Nancy Kress, a popular of author of science fiction and fantasy novels including the Hugo and Nebula award-winning Beggars in Spain, provides valuable instruction for writers in Beginnings, Middles & Ends. The reference, which works its way from beginnings to endings, allows writers to focus on the part of their fiction they struggle with most. Each section includes advice about what each part of the story or novel should and should not contain, instruction to improve writing skills, excerpts from stories and novels that work and exercises for writers. Highlights from the text include The Swimming Pool Theory, for use when creating backfill and flashbacks, a list of ways writers get stuck in the middle of stories with concrete advice about how to avoid and break through them and a checklist for writing successful endings.
Nancy Kress knows what it takes to make a story or novel great, and conveys this information effectively to the reader.

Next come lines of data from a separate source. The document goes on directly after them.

**src/rtl/axi_node_aw_pkg.sv**
```systemverilog
`default_nettype none
// ============================================================================
// Module   : axi_node_aw_pkg
// Purpose  : Shared AW-channel constants, awctrl field offsets and the
//            allocator state type for the AXI node.
// Revision : 1.0 - initial release
// ============================================================================
package axi_node_aw_pkg;

    // Width of the packed {len,size,burst,lock,cache,prot,region,qos} bundle
    localparam int AW_CTRL_W     = 29;

    // Bit offsets of each awctrl field (qos sits at the LSB end)
    localparam int AW_QOS_OFF    = 0;
    localparam int AW_REGION_OFF = 4;
    localparam int AW_PROT_OFF   = 8;
    localparam int AW_CACHE_OFF  = 11;
    localparam int AW_LOCK_OFF   = 15;
    localparam int AW_BURST_OFF  = 16;
    localparam int AW_SIZE_OFF   = 18;
    localparam int AW_LEN_OFF    = 21;

    typedef enum logic [0:0] {
        ARB  = 1'b0,
        LOCK = 1'b1
    } aw_state_e;

endpackage
`default_nettype wire

```
**src/rtl/axi_multiplexer.sv**
```systemverilog
`default_nettype none
// ============================================================================
// Module   : axi_multiplexer
// Purpose  : Generic N-input binary-select data multiplexer. Out-of-range
//            selects yield zero.
// Revision : 1.0 - initial release
// ============================================================================
module axi_multiplexer #(
    parameter int DATA_WIDTH = 32,
    parameter int N_IN       = 2,
    parameter int SEL_WIDTH  = 1
) (
    input  logic [N_IN-1:0][DATA_WIDTH-1:0] in_data,
    input  logic [SEL_WIDTH-1:0]            sel,
    output logic [DATA_WIDTH-1:0]           out_data
);

    // Select the addressed input; unmatched selects leave the default zero
    always_comb begin
        out_data = '0;
        for (int i = 0; i < N_IN; i++) begin
            if (sel == SEL_WIDTH'(i)) out_data = in_data[i];
        end
    end

endmodule
`default_nettype wire

```
**src/rtl/axi_rr_arbiter_tree.sv**
```systemverilog
`default_nettype none
// ============================================================================
// Module   : axi_rr_arbiter_tree
// Purpose  : Combinational round-robin pick: the first requester at or after
//            rr_ptr_i wins, wrapping modulo N_REQ. Shared by AW/AR allocators.
// Revision : 1.0 - initial release
// ============================================================================
module axi_rr_arbiter_tree #(
    parameter int N_REQ = 7,
    parameter int LOG_N = (N_REQ == 1) ? 1 : $clog2(N_REQ)
) (
    input  logic [N_REQ-1:0] req_i,
    input  logic [LOG_N-1:0] rr_ptr_i,
    output logic             gnt_valid_o,
    output logic [N_REQ-1:0] gnt_oh_o,
    output logic [LOG_N-1:0] gnt_bin_o
);

    int               w_sum;
    logic [LOG_N-1:0] w_idx;

    // Scan requesters starting at the pointer; keep only the first hit
    always_comb begin
        gnt_valid_o = 1'b0;
        gnt_oh_o    = '0;
        gnt_bin_o   = '0;
        w_sum       = 0;
        w_idx       = '0;
        for (int i = 0; i < N_REQ; i++) begin
            w_sum = int'(rr_ptr_i) + i;
            if (w_sum >= N_REQ) w_sum = w_sum - N_REQ;
            w_idx = LOG_N'(w_sum);
            if (!gnt_valid_o && req_i[w_idx]) begin
                gnt_valid_o     = 1'b1;
                gnt_bin_o       = w_idx;
                gnt_oh_o[w_idx] = 1'b1;
            end
        end
    end

endmodule
`default_nettype wire

```
**src/rtl/axi_aw_rr_allocator.sv**
```systemverilog
`default_nettype none
// ============================================================================
// Module   : axi_aw_rr_allocator
// Purpose  : Round-robin AW allocator for one initiator port. Muxes the
//            winning target port onto the slave AW channel, extends AWID with
//            the winner index and pushes {BIN,OH} into the W-allocator ID FIFO.
//            Optional macro AXI_AW_OUT_REG_EN inserts a one-entry output slice.
// Revision : 1.0 - initial release
// ============================================================================
module axi_aw_rr_allocator
    import axi_node_aw_pkg::*;
#(
    parameter int AXI_ADDRESS_W = 32,
    parameter int AXI_USER_W    = 6,
    parameter int AXI_ID_IN     = 4,
    parameter int N_TARG_PORT   = 7,
    parameter int LOG_N_TARG    = (N_TARG_PORT == 1) ? 1 : $clog2(N_TARG_PORT),
    parameter int AXI_ID_OUT    = AXI_ID_IN + LOG_N_TARG
) (
    input  logic                                      clk,
    input  logic                                      rst_n,
    input  logic [N_TARG_PORT-1:0][AXI_ID_IN-1:0]     awid_i,
    input  logic [N_TARG_PORT-1:0][AXI_ADDRESS_W-1:0] awaddr_i,
    input  logic [N_TARG_PORT-1:0][AW_CTRL_W-1:0]     awctrl_i,
    input  logic [N_TARG_PORT-1:0][AXI_USER_W-1:0]    awuser_i,
    input  logic [N_TARG_PORT-1:0]                    awvalid_i,
    output logic [N_TARG_PORT-1:0]                    awready_o,
    output logic [AXI_ID_OUT-1:0]                     awid_o,
    output logic [AXI_ADDRESS_W-1:0]                  awaddr_o,
    output logic [AW_CTRL_W-1:0]                      awctrl_o,
    output logic [AXI_USER_W-1:0]                     awuser_o,
    output logic                                      awvalid_o,
    input  logic                                      awready_i,
    output logic                                      push_ID_o,
    output logic [LOG_N_TARG+N_TARG_PORT-1:0]         ID_o,
    input  logic                                      grant_FIFO_ID_i
);

    localparam int                  c_pay_w    = AXI_ID_IN + AXI_ADDRESS_W + AW_CTRL_W + AXI_USER_W;
    localparam logic [LOG_N_TARG-1:0] c_last_idx = LOG_N_TARG'(N_TARG_PORT - 1);

    aw_state_e                              r_state, w_state_nxt;
    logic [LOG_N_TARG-1:0]                  r_ptr, r_lock_bin;
    logic                                   w_arb_valid;
    logic [N_TARG_PORT-1:0]                 w_arb_oh;
    logic [LOG_N_TARG-1:0]                  w_arb_bin, w_sel_bin, w_out_bin;
    logic [N_TARG_PORT-1:0]                 w_sel_oh;
    logic                                   w_req_valid, w_dn_ready, w_load, w_out_valid;
    logic [N_TARG_PORT-1:0][c_pay_w-1:0]    w_pay_in;
    logic [c_pay_w-1:0]                     w_pay_sel, w_pay_out;

    for (genvar p = 0; p < N_TARG_PORT; p++) begin : g_pay_pack
        assign w_pay_in[p] = {awid_i[p], awaddr_i[p], awctrl_i[p], awuser_i[p]};
    end

    axi_rr_arbiter_tree #(
        .N_REQ (N_TARG_PORT),
        .LOG_N (LOG_N_TARG)
    ) u_arb (
        .req_i       (awvalid_i),
        .rr_ptr_i    (r_ptr),
        .gnt_valid_o (w_arb_valid),
        .gnt_oh_o    (w_arb_oh),
        .gnt_bin_o   (w_arb_bin)
    );

    // While locked the latched winner steers everything, else the live arbiter
    assign w_sel_bin = (r_state == LOCK) ? r_lock_bin : w_arb_bin;

    axi_multiplexer #(
        .DATA_WIDTH (c_pay_w),
        .N_IN       (N_TARG_PORT),
        .SEL_WIDTH  (LOG_N_TARG)
    ) u_pay_mux (
        .in_data  (w_pay_in),
        .sel      (w_sel_bin),
        .out_data (w_pay_sel)
    );

    // One-hot form of the selected port
    always_comb begin
        w_sel_oh = '0;
        for (int i = 0; i < N_TARG_PORT; i++) begin
            if (w_sel_bin == LOG_N_TARG'(i)) w_sel_oh[i] = 1'b1;
        end
    end

    // Request toward the downstream stage; held low throughout reset. A full
    // ID FIFO only blocks new arbitration since nobody else pushes during LOCK.
    assign w_req_valid = rst_n & ((r_state == LOCK) ? awvalid_i[r_lock_bin]
                                                    : (w_arb_valid & grant_FIFO_ID_i));
    assign w_load      = w_req_valid & w_dn_ready;

`ifdef AXI_AW_OUT_REG_EN
    logic                  r_slice_valid;
    logic [c_pay_w-1:0]    r_slice_pay;
    logic [LOG_N_TARG-1:0] r_slice_bin;

    assign w_dn_ready = ~r_slice_valid | awready_i;

    // Output slice: load on arbiter handshake, drain on slave handshake
    always_ff @(posedge clk or negedge rst_n) begin
        if (!rst_n) begin
            r_slice_valid <= 1'b0;
            r_slice_pay   <= '0;
            r_slice_bin   <= '0;
        end else if (w_load) begin
            r_slice_valid <= 1'b1;
            r_slice_pay   <= w_pay_sel;
            r_slice_bin   <= w_sel_bin;
        end else if (awready_i) begin
            r_slice_valid <= 1'b0;
        end
    end

    assign w_out_valid = r_slice_valid;
    assign w_pay_out   = r_slice_pay;
    assign w_out_bin   = r_slice_bin;
`else
    assign w_dn_ready  = awready_i;
    assign w_out_valid = w_req_valid;
    assign w_pay_out   = rst_n ? w_pay_sel : '0;
    assign w_out_bin   = rst_n ? w_sel_bin : '0;
`endif

    // State, lock index and round-robin pointer registers
    always_ff @(posedge clk or negedge rst_n) begin
        if (!rst_n) begin
            r_state    <= ARB;
            r_ptr      <= '0;
            r_lock_bin <= '0;
        end else begin
            r_state <= w_state_nxt;
            if (r_state == ARB && w_state_nxt == LOCK) r_lock_bin <= w_arb_bin;
            if (w_load) r_ptr <= (w_sel_bin == c_last_idx) ? '0 : w_sel_bin + LOG_N_TARG'(1);
        end
    end

    // Next state: a stalled request freezes the winner until accepted
    always_comb begin
        w_state_nxt = r_state;
        case (r_state)
            ARB:     if (w_req_valid && !w_dn_ready) w_state_nxt = LOCK;
            LOCK:    if (w_dn_ready) w_state_nxt = ARB;
            default: w_state_nxt = ARB;
        endcase
    end

    // Outputs: port accept, ID FIFO push and slave-side AW channel
    always_comb begin
        awready_o = w_load ? w_sel_oh : '0;
        push_ID_o = w_load;
        ID_o      = rst_n ? {w_sel_bin, w_sel_oh} : '0;
        awvalid_o = w_out_valid;
        awid_o    = {w_out_bin, w_pay_out[c_pay_w-1 -: AXI_ID_IN]};
        awaddr_o  = w_pay_out[AW_CTRL_W+AXI_USER_W +: AXI_ADDRESS_W];
        awctrl_o  = w_pay_out[AXI_USER_W +: AW_CTRL_W];
        awuser_o  = w_pay_out[AXI_USER_W-1:0];
    end

endmodule
`default_nettype wire

```
**config.mk**
```make
export PLATFORM = sky130hd
export DESIGN_NAME = axi_aw_rr_allocator
export DESIGN_NICKNAME = d
export VERILOG_FILES = /design/src/rtl/axi_node_aw_pkg.sv /design/src/rtl/axi_multiplexer.sv /design/src/rtl/axi_rr_arbiter_tree.sv /design/src/rtl/axi_aw_rr_allocator.sv
export SDC_FILE = /design/constraint.sdc
export NUM_CORES = 1
export LEC_CHECK = 0
export CAP_MARGIN = 20
export CELL_PAD_IN_SITES_DETAIL_PLACEMENT = 0
export CELL_PAD_IN_SITES_GLOBAL_PLACEMENT = 2
export CORE_AREA = 2 2 237 239
export DETAILED_ROUTE_END_ITERATION = 8
export DIE_AREA = 0 0 239 241
export GPL_TIMING_DRIVEN = 0
export PLACE_DENSITY = 0.83
export SYNTH_ARGS = -nofsm -noshare
export SYNTH_HDL_FRONTEND = slang
export SYNTH_HIERARCHICAL = 1
export SYNTH_SLANG_ARGS = --single-unit
```
**constraint.sdc**
```tcl
create_clock -name clk -period 16.2 [get_ports clk]
set_clock_uncertainty 0.15 [all_clocks]
set_input_delay 3.24 -clock clk [delete_from_list [all_inputs] [get_ports clk]]
set_output_delay 3.24 -clock clk [all_outputs]
set_load 0.02 [all_outputs]
```
# After elaboration in Yosys (flattened, before gate mapping)

Index checks and enable logic that the tools add are counted.

Output and inout port bits: 93
Word-level logic and storage cells: 119
Memory bits (writable): 0
Bits in read-only memories: 0
Memories kept: 0
Latch bits: 0
Bits of input ports: 508
Register bits: 7

$mul: 0
Shifts and indexed selects: 0
Bitwise logic cells: 4
Div/mod/pow operators: 0
Order comparisons: 15
Reduce and logical (&&, ||, !) cells: 16
Equality and inequality tests: 6
Muxes and demuxes: 61
$add $sub $neg: 14

Operators by type and width:

| kind                                                        | number |
|---|---|
| 2-to-1 mux 71 bit                                           | 8 |
| 2-to-1 mux 3 bit                                            | 17 |
| less-than comparator 3 x 4 -> 1 bit (second input constant) | 8 |
| 2-to-1 mux 1 bit                                            | 25 |
| binary-select mux 1 bit (select 3 bit)                      | 8 |
| >= comparator 4 x 3 -> 1 bit (second input constant)        | 6 |
| subtractor 3 x 1 -> 3 bit (second input constant)           | 6 |
| adder 3 x 3 -> 4 bit (second input constant)                | 3 |
| 2-to-1 mux 10 bit                                           | 1 |
| equality test 3 bit (second input constant)                 | 3 |
| adder 3 x 2 -> 4 bit (second input constant)                | 2 |
| logical AND 1 bit                                           | 8 |
| zero test 1 bit                                             | 7 |
| 2-to-1 mux 7 bit                                            | 1 |
| equality test 3 x 2 -> 1 bit (second input constant)        | 2 |
| adder 3 x 1 -> 4 bit (second input constant)                | 1 |
| adder 3 x 1 -> 3 bit (second input constant)                | 1 |
| bitwise AND 1 bit                                           | 3 |
| equality test 3 x 1 -> 1 bit (second input constant)        | 1 |
| >= comparator 3 bit (second input constant)                 | 1 |
| zero test 3 bit                                             | 1 |
| subtractor 3 bit (second input constant)                    | 1 |
| one-hot mux 1 bit (2 select lines)                          | 1 |
| inverter 1 bit                                              | 1 |

# Depth between registers and ports, before layout

Gate-level depths: netlist (run 1).

Word-level depth: 33
Gate-level depth with buffers: 25
Gate-level depth less buffers: 20

# Cells and area by module

The synthesis (run 1) kept the hierarchy.

By module, submodules not included:

| module              | cells each | instances | seq. area each (um^2) | area an instance (um^2) |
|---|---|---|---|---|
| axi_multiplexer     | 664        | 1         | 0.0                   | 5426.5 |
| axi_rr_arbiter_tree | 286        | 1         | 0.0                   | 2069.5 |
| axi_aw_rr_allocator | 157        | 1         | 175.2                 | 1108.6 |

# Worst setup path before layout (run 1)

No wires, ideal clock.

Kind: input-to-output
Start point: input awvalid_i[4]
End point: output awid_o[3]
Arrival time: 6.733 ns
Data required time: 12.810 ns
Setup slack: 6.077 ns
Cell stages on the path: 18
Buffers on the path: 5
Cell sequence: clkbuf_1 > mux2_1 > and3_4 > o32ai_4 > nand4_4 > or4_4 > buf_6 > o211ai_1 > o22ai_1 > mux2i_1 > inv_1 > buf_4 > buf_2 > nand2_2 > clkbuf_1 > o32ai_1 > nor2_1 > and2_1

Word-level cells in the longest chain between the ends: 31
Elaborated cells between the ends (all ways): 55
Those cells by class: eq/ne (6); mux (36); reduce/logical (13)

Ends and longest elaborated chain:

| what                                   | line                       | RTL |
|---|---|---|
| from (decl)                            | axi_aw_rr_allocator.sv:26  | `input logic [N_TARG_PORT-1:0] awvalid_i,` |
| binary-select mux 1 bit (select 3 bit) | axi_rr_arbiter_tree.sv:33  | `if (!gnt_valid_o && req_i[w_idx]) begin` |
| 2-to-1 mux 1 bit (not written as such) | axi_rr_arbiter_tree.sv:33  |  |
| 2-to-1 mux 1 bit                       | axi_rr_arbiter_tree.sv:33  |  |
| zero test 1 bit                        | axi_rr_arbiter_tree.sv:33  |  |
| logical AND 1 bit                      | axi_rr_arbiter_tree.sv:33  |  |
| 2-to-1 mux 1 bit                       | axi_rr_arbiter_tree.sv:33  |  |
| zero test 1 bit                        | axi_rr_arbiter_tree.sv:33  |  |
| logical AND 1 bit                      | axi_rr_arbiter_tree.sv:33  |  |
| [13 not listed]                        | -                          |  |
| via w_arb_bin[0]                       | axi_aw_rr_allocator.sv:46  | `logic [LOG_N_TARG-1:0] w_arb_bin, w_sel_bin, w_out_bin;` |
| 2-to-1 mux 3 bit *                     | axi_aw_rr_allocator.sv:68  | `assign w_sel_bin = (r_state == LOCK) ? r_lock_bin : w_arb_bin;` |
| via w_sel_bin[0]                       | axi_aw_rr_allocator.sv:46  |  |
| zero test 3 bit                        | axi_multiplexer.sv:22      | `if (sel == SEL_WIDTH'(i)) out_data = in_data[i];` |
| 2-to-1 mux 71 bit (6 in a row)         | axi_multiplexer.sv:22      |  |
| 2-to-1 mux 71 bit *                    | axi_multiplexer.sv:22      |  |
| via w_pay_sel[70]                      | axi_aw_rr_allocator.sv:50  | `logic [c_pay_w-1:0] w_pay_sel, w_pay_out;` |
| 2-to-1 mux 71 bit *                    | axi_aw_rr_allocator.sv:122 | `assign w_pay_out = rst_n ? w_pay_sel : '0;` |
| to (decl)                              | axi_aw_rr_allocator.sv:28  | `output logic [AXI_ID_OUT-1:0] awid_o,` |

The timed path passes the listed nets; every way through them passes the cells marked *. The select of a mux whose other input is x is not followed.

# Worst setup path in the final report (run 1)

Start point: input awvalid_i[0]
End point: output awuser_o[1]

Word-level cells in the longest chain between the ends: 31
Elaborated cells between the ends (all ways): 55
Those cells by class: eq/ne (6); mux (36); reduce/logical (13)

Ends and longest elaborated chain:

| what                                   | line                       | RTL |
|---|---|---|
| binary-select mux 1 bit (select 3 bit) | axi_rr_arbiter_tree.sv:33  |  |
| 2-to-1 mux 1 bit (not written as such) | axi_rr_arbiter_tree.sv:33  |  |
| 2-to-1 mux 1 bit                       | axi_rr_arbiter_tree.sv:33  |  |
| zero test 1 bit                        | axi_rr_arbiter_tree.sv:33  |  |
| logical AND 1 bit                      | axi_rr_arbiter_tree.sv:33  |  |
| 2-to-1 mux 1 bit                       | axi_rr_arbiter_tree.sv:33  |  |
| zero test 1 bit                        | axi_rr_arbiter_tree.sv:33  |  |
| logical AND 1 bit                      | axi_rr_arbiter_tree.sv:33  |  |
| [13 not listed]                        | -                          |  |
| via w_arb_bin[1]                       | axi_aw_rr_allocator.sv:46  |  |
| 2-to-1 mux 3 bit *                     | axi_aw_rr_allocator.sv:68  |  |
| via w_sel_bin[1]                       | axi_aw_rr_allocator.sv:46  |  |
| zero test 3 bit                        | axi_multiplexer.sv:22      |  |
| 2-to-1 mux 71 bit (6 in a row)         | axi_multiplexer.sv:22      |  |
| 2-to-1 mux 71 bit *                    | axi_multiplexer.sv:22      |  |
| via w_pay_sel[1]                       | axi_aw_rr_allocator.sv:50  |  |
| 2-to-1 mux 71 bit *                    | axi_aw_rr_allocator.sv:122 |  |
| to (decl)                              | axi_aw_rr_allocator.sv:31  | `output logic [AXI_USER_W-1:0] awuser_o,` |

Marks and branches as above.

==> results of run 1 <==
sequential cells by signal, summed over array words and instances (netlist names):
signal      flops
r_lock_bin      3
r_ptr           3
r_state         1
critical path, cell delays in order:
cell	delay [ns]
clkdlybuf4s50_1	0.62
or4_1	0.63
a32oi_1	0.25
a221o_1	0.14
buf_2	0.19
nand2_2	0.08
or4_4	0.51
buf_6	0.14
o22ai_1	0.34
mux2i_1	0.25
inv_1	0.30
buf_4	0.34
buf_6	0.28
mux2i_1	0.62
o2bb2ai_1	0.17
a221oi_2	0.44
nor2_1	0.07
and2_1	0.20
clkdlybuf4s50_1	0.55
per-layer routing:
metal  wire length (µm)  share of wire
met3               4440          0.071
met1              25900           0.41
met4               1060          0.017
met5                 46        0.00073
met2              31300           0.50
layout make-up:
cell class | instances | area share
multi-input cells | 875 | 0.471
flip-flops and latches | 7 | 0.0116
well taps | 704 | 0.0582
repair buffers | 602 | 0.398
inverters | 24 | 0.00595
diodes | 8 | 0.00132
clock buffers | 4 | 0.00521
plain buffers | 130 | 0.0487
worst paths after layout:
check | startpoint | to | slack (ns) | depth (start not counted)
setup / recovery | awvalid_i[0] | awuser_o[1] | 3.43 | 19
hold / removal | r_lock_bin[2] | r_lock_bin[2] | 0.42 | 1
setup reg to reg | r_ptr[1] | r_ptr[2] | 10.94 | 20
hold reg to reg | r_lock_bin[2] | r_lock_bin[2] | 0.42 | 1
max in group asynchronous | rst_n | r_lock_bin[1] | 11.97 | 1
min in group asynchronous | rst_n | r_ptr[2] | 3.37 | 1
stage by stage:
stage          area (µm²)  worst slack, ns
3_5_place_dp        15000             3.25
5_1_grt             15100             3.08
6_report            15100             3.43
4_1_cts             15100             3.24
2_1_floorplan        8130             6.18
3_3_place_gp        15000             3.30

She also helps writers avoid common pitfalls. Enhanced with exercises, this book contains great methods to help writers create a complete and appealing short story or novel.
Creative Nonfiction by Philip GerardStory Press, March 1999.
Trade Paperback, 216 pages.
This informative guide provides instruction on how to research and create appealing nonfiction stories. Author Philip Gerard, a writing program director, freelance writer, novelist and scriptwriter, uses experiences from his own career and numerous interviews with famous and established writers to create a compelling text full of practical advice that both helps and encourages beginning nonfiction writers. The book provides instruction on various concepts in creative nonfiction including: finding an original subject, researching, interviewing skills, length, telling a true story, autobiographies, memoirs, personal essays, style, attitude and ethics. For each concept Gerard backs up his advice with concrete examples to show what works and what doesn't work. Gerard's delivery is straight-forward and upbeat; it's sure to make a positive impact on the developing writer. Some highlights from the book include how to ask the right questions at an interview, making people in nonfiction stories come alive by using devices used by fiction writers, a list of references to keep by your writing desk and a section about how to determine the form of your nonfiction story. These valuable ideas and many others make Creative Nonfiction a must-read reference for nonfiction writers.